(THE TASK) For the listing below, return the line containing "package skl_pkg;", the line containing "localparam int unsigned WinFlags = 5;", and all lines in between, exactly as written and nothing else.
*** DATASET EXTRACT ***
File: src/design/source_keyword_loop_io_scanner_macros.svh
// assertion macros for the keyword scanner
`ifndef SOURCE_KEYWORD_LOOP_IO_SCANNER_MACROS_SVH
`define SOURCE_KEYWORD_LOOP_IO_SCANNER_MACROS_SVH

// same-cycle implication
`define SKL_ASSERT_IMPL(lbl, ante, cons) \
  lbl: assert property (@(posedge clk_i) disable iff (!rst_ni) (ante) |-> (cons)) \
    else $error("scanner assertion failed");

// next-cycle implication
`define SKL_ASSERT_NEXT(lbl, ante, cons) \
  lbl: assert property (@(posedge clk_i) disable iff (!rst_ni) (ante) |=> (cons)) \
    else $error("scanner assertion failed");

`endif

File: src/design/skl_pkg.sv
// types, constants and helpers shared by the keyword scanner
`default_nettype none
package skl_pkg;

  typedef enum logic [1:0] {
    LEX_CODE    = 2'd0,
    LEX_STRING  = 2'd1,
    LEX_ESCAPE  = 2'd2,
    LEX_COMMENT = 2'd3
  } lex_mode_e;

  localparam int unsigned WinBytes = 6;
  localparam int unsigned WinFlags = 5;
  localparam int unsigned NumKw    = 5;
  localparam int unsigned KwMaxLen = 6;

  localparam logic [7:0] ChDquote    = 8'h22;
  localparam logic [7:0] ChSquote    = 8'h27;
  localparam logic [7:0] ChHash      = 8'h23;
  localparam logic [7:0] ChBackslash = 8'h5c;
  localparam logic [7:0] ChNewline   = 8'h0a;

  typedef struct packed {
    logic [WinBytes-1:0][7:0] bytes;
    logic [WinFlags-1:0]      code;
    logic [2:0]               count;
  } win_t;

  localparam logic [7:0] KwText [NumKw][KwMaxLen] = '{
    '{8'h66, 8'h6f, 8'h72, 8'h20, 8'h00, 8'h00},
    '{8'h77, 8'h68, 8'h69, 8'h6c, 8'h65, 8'h20},
    '{8'h70, 8'h72, 8'h69, 8'h6e, 8'h74, 8'h28},
    '{8'h69, 8'h6e, 8'h70, 8'h75, 8'h74, 8'h28},
    '{8'h6f, 8'h70, 8'h65, 8'h6e, 8'h28, 8'h00}
  };
  localparam logic [2:0] KwLen [NumKw] = '{3'd4, 3'd6, 3'd6, 3'd6, 3'd5};
  localparam logic KwIsLoop [NumKw] = '{1'b1, 1'b1, 1'b0, 1'b0, 1'b0};

  function automatic logic is_alnum(input logic [7:0] c);
    return (c >= 8'h30 && c <= 8'h39) || (c >= 8'h41 && c <= 8'h5a) ||
           (c >= 8'h61 && c <= 8'h7a);
  endfunction

endpackage
`default_nettype wire

File: src/design/skl_lexer.sv
// lexer mode machine and recent byte window
`default_nettype none
module skl_lexer import skl_pkg::*; (
  input  wire logic       clk_i,
  input  wire logic       rst_ni,
  input  wire logic       step_i,
  input  wire logic       clr_i,
  input  wire logic [7:0] char_i,
  output logic            as_code_o,
  output win_t            win_o
);

  lex_mode_e mode_q, mode_d;
  logic      single_q, single_d;
  win_t      win_q, win_d;

  // next state
  always_comb begin
    mode_d   = mode_q;
    single_d = single_q;
    if (step_i) begin
      case (mode_q)
        LEX_CODE: begin
          if (char_i == ChDquote || char_i == ChSquote) begin
            mode_d   = LEX_STRING;
            single_d = (char_i == ChSquote);
          end else if (char_i == ChHash) begin
            mode_d = LEX_COMMENT;
          end
        end
        LEX_STRING: begin
          if (char_i == ChBackslash) begin
            mode_d = LEX_ESCAPE;
          end else if (char_i == (single_q ? ChSquote : ChDquote)) begin
            mode_d = LEX_CODE;
          end
        end
        LEX_ESCAPE: mode_d = LEX_STRING;
        LEX_COMMENT: begin
          if (char_i == ChNewline) begin
            mode_d = LEX_CODE;
          end
        end
        default: mode_d = LEX_CODE;
      endcase
    end
    if (clr_i) begin
      mode_d   = LEX_CODE;
      single_d = 1'b0;
    end
  end

  // outputs
  always_comb begin
    as_code_o = (mode_q == LEX_CODE);
    win_o     = win_q;
  end

  always_comb begin
    win_d = win_q;
    if (step_i) begin
      win_d.bytes = {win_q.bytes[WinBytes-2:0], char_i};
      win_d.code  = {win_q.code[WinFlags-2:0], as_code_o};
      win_d.count = (win_q.count == 3'd7) ? 3'd7 : win_q.count + 3'd1;
    end
    if (clr_i) begin
      win_d = '0;
    end
  end

  always_ff @(posedge clk_i or negedge rst_ni) begin
    if (!rst_ni) begin
      mode_q   <= LEX_CODE;
      single_q <= 1'b0;
      win_q    <= '0;
    end else begin
      mode_q   <= mode_d;
      single_q <= single_d;
      win_q    <= win_d;
    end
  end

endmodule
`default_nettype wire

File: src/design/skl_match.sv
// keyword compare over the window including the incoming byte
`default_nettype none
module skl_match import skl_pkg::*; (
  input  wire logic       step_i,
  input  wire logic [7:0] char_i,
  input  wire logic       as_code_i,
  input  win_t            win_i,
  output logic            loop_hit_o,
  output logic            io_hit_o
);

  logic [WinBytes:0][7:0] nb;
  logic [WinFlags:0]      nf;
  logic [2:0]             cnt;
  logic                   hit;
  logic [2:0]             idx;

  always_comb begin
    nb  = {win_i.bytes, char_i};
    nf  = {win_i.code, as_code_i};
    cnt = (win_i.count == 3'd7) ? 3'd7 : win_i.count + 3'd1;
    loop_hit_o = 1'b0;
    io_hit_o   = 1'b0;
    hit = 1'b0;
    idx = '0;
    for (int w = 0; w < NumKw; w++) begin
      hit = step_i && (cnt >= KwLen[w]);
      for (int j = 0; j < KwMaxLen; j++) begin
        if (3'(j) < KwLen[w]) begin
          idx = KwLen[w] - 3'd1 - 3'(j);
          if (nb[idx] != KwText[w][j]) begin
            hit = 1'b0;
          end
        end
      end
      if (!nf[KwLen[w] - 3'd1]) begin
        hit = 1'b0;
      end
      if (cnt > KwLen[w] && is_alnum(nb[KwLen[w]])) begin
        hit = 1'b0;
      end
      if (hit) begin
        if (KwIsLoop[w]) begin
          loop_hit_o = 1'b1;
        end else begin
          io_hit_o = 1'b1;
        end
      end
    end
  end

endmodule
`default_nettype wire

File: src/design/source_keyword_loop_io_scanner.sv
// top level of the script keyword scanner
//
//   channel | direction | handshake              | payload
//   in      | input     | in_valid_i / in_stall_o | char_code, has_char, end_of_body
//   out     | output    | out_valid_o / out_stall_i | loop_found, io_found, jittable
//
// one request per cycle while in_stall_o is low; a request is held in the
// input register, then its byte is scanned and, on end of body, the verdict
// is loaded into the result register.
// reset clears the lexer, the window and both flags.
// only an end-of-body request waits on a stalled result register.
`default_nettype none
module source_keyword_loop_io_scanner import skl_pkg::*; (
  input  wire logic       clk_i,
  input  wire logic       rst_ni,
  input  wire logic       in_valid_i,
  output logic            in_stall_o,
  input  wire logic [7:0] char_code_i,
  input  wire logic       has_char_i,
  input  wire logic       end_of_body_i,
  output logic            out_valid_o,
  input  wire logic       out_stall_i,
  output logic            loop_found_o,
  output logic            io_found_o,
  output logic            jittable_o
);

  logic       s1_valid_q, s1_valid_d;
  logic [7:0] char_q;
  logic       has_q, end_q;
  logic       out_valid_q, out_valid_d;
  logic       loop_out_q, io_out_q, jit_out_q;
  logic       loop_q, loop_d, io_q, io_d;
  logic       accept, s1_adv, out_free, load, step, as_code, loop_hit, io_hit;
  win_t       win;

  assign out_free   = !out_valid_q || !out_stall_i;
  assign s1_adv     = s1_valid_q && (!end_q || out_free);
  assign in_stall_o = s1_valid_q && !s1_adv;
  assign accept     = in_valid_i && !in_stall_o;
  assign step       = s1_adv && has_q;
  assign load       = s1_adv && end_q;

  skl_lexer u_lexer (
    .clk_i     (clk_i),
    .rst_ni    (rst_ni),
    .step_i    (step),
    .clr_i     (load),
    .char_i    (char_q),
    .as_code_o (as_code),
    .win_o     (win)
  );

  skl_match u_match (
    .step_i     (step),
    .char_i     (char_q),
    .as_code_i  (as_code),
    .win_i      (win),
    .loop_hit_o (loop_hit),
    .io_hit_o   (io_hit)
  );

  always_comb begin
    loop_d = loop_q || loop_hit;
    io_d   = io_q || io_hit;
    s1_valid_d = accept ? 1'b1 : (s1_adv ? 1'b0 : s1_valid_q);
    out_valid_d = load ? 1'b1 : (out_valid_q && !out_stall_i ? 1'b0 : out_valid_q);
  end

  always_ff @(posedge clk_i or negedge rst_ni) begin
    if (!rst_ni) begin
      s1_valid_q  <= 1'b0;
      out_valid_q <= 1'b0;
      loop_q      <= 1'b0;
      io_q        <= 1'b0;
    end else begin
      s1_valid_q  <= s1_valid_d;
      out_valid_q <= out_valid_d;
      loop_q      <= load ? 1'b0 : loop_d;
      io_q        <= load ? 1'b0 : io_d;
    end
  end

  always_ff @(posedge clk_i) begin
    if (accept) begin
      char_q <= char_code_i;
      has_q  <= has_char_i;
      end_q  <= end_of_body_i;
    end
    if (load) begin
      loop_out_q <= loop_d;
      io_out_q   <= io_d;
      jit_out_q  <= loop_d && !io_d;
    end
  end

  assign out_valid_o  = out_valid_q;
  assign loop_found_o = loop_out_q;
  assign io_found_o   = io_out_q;
  assign jittable_o   = jit_out_q;

`include "source_keyword_loop_io_scanner_macros.svh"

  `SKL_ASSERT_IMPL(a_verdict, out_valid_o && jittable_o, loop_found_o && !io_found_o)
  `SKL_ASSERT_IMPL(a_plain_no_stall, s1_valid_q && !end_q, !in_stall_o)
  `SKL_ASSERT_IMPL(a_end_blocked, s1_valid_q && end_q && out_valid_o && out_stall_i, in_stall_o)
  `SKL_ASSERT_NEXT(a_flags_clear, load, !loop_q && !io_q && out_valid_o)

endmodule
`default_nettype wire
*** End of DATASET EXTRACT ***
(SOLUTION FOR THIS TASK)
package skl_pkg;

  typedef enum logic [1:0] {
    LEX_CODE    = 2'd0,
    LEX_STRING  = 2'd1,
    LEX_ESCAPE  = 2'd2,
    LEX_COMMENT = 2'd3
  } lex_mode_e;

  localparam int unsigned WinBytes = 6;
  localparam int unsigned WinFlags = 5;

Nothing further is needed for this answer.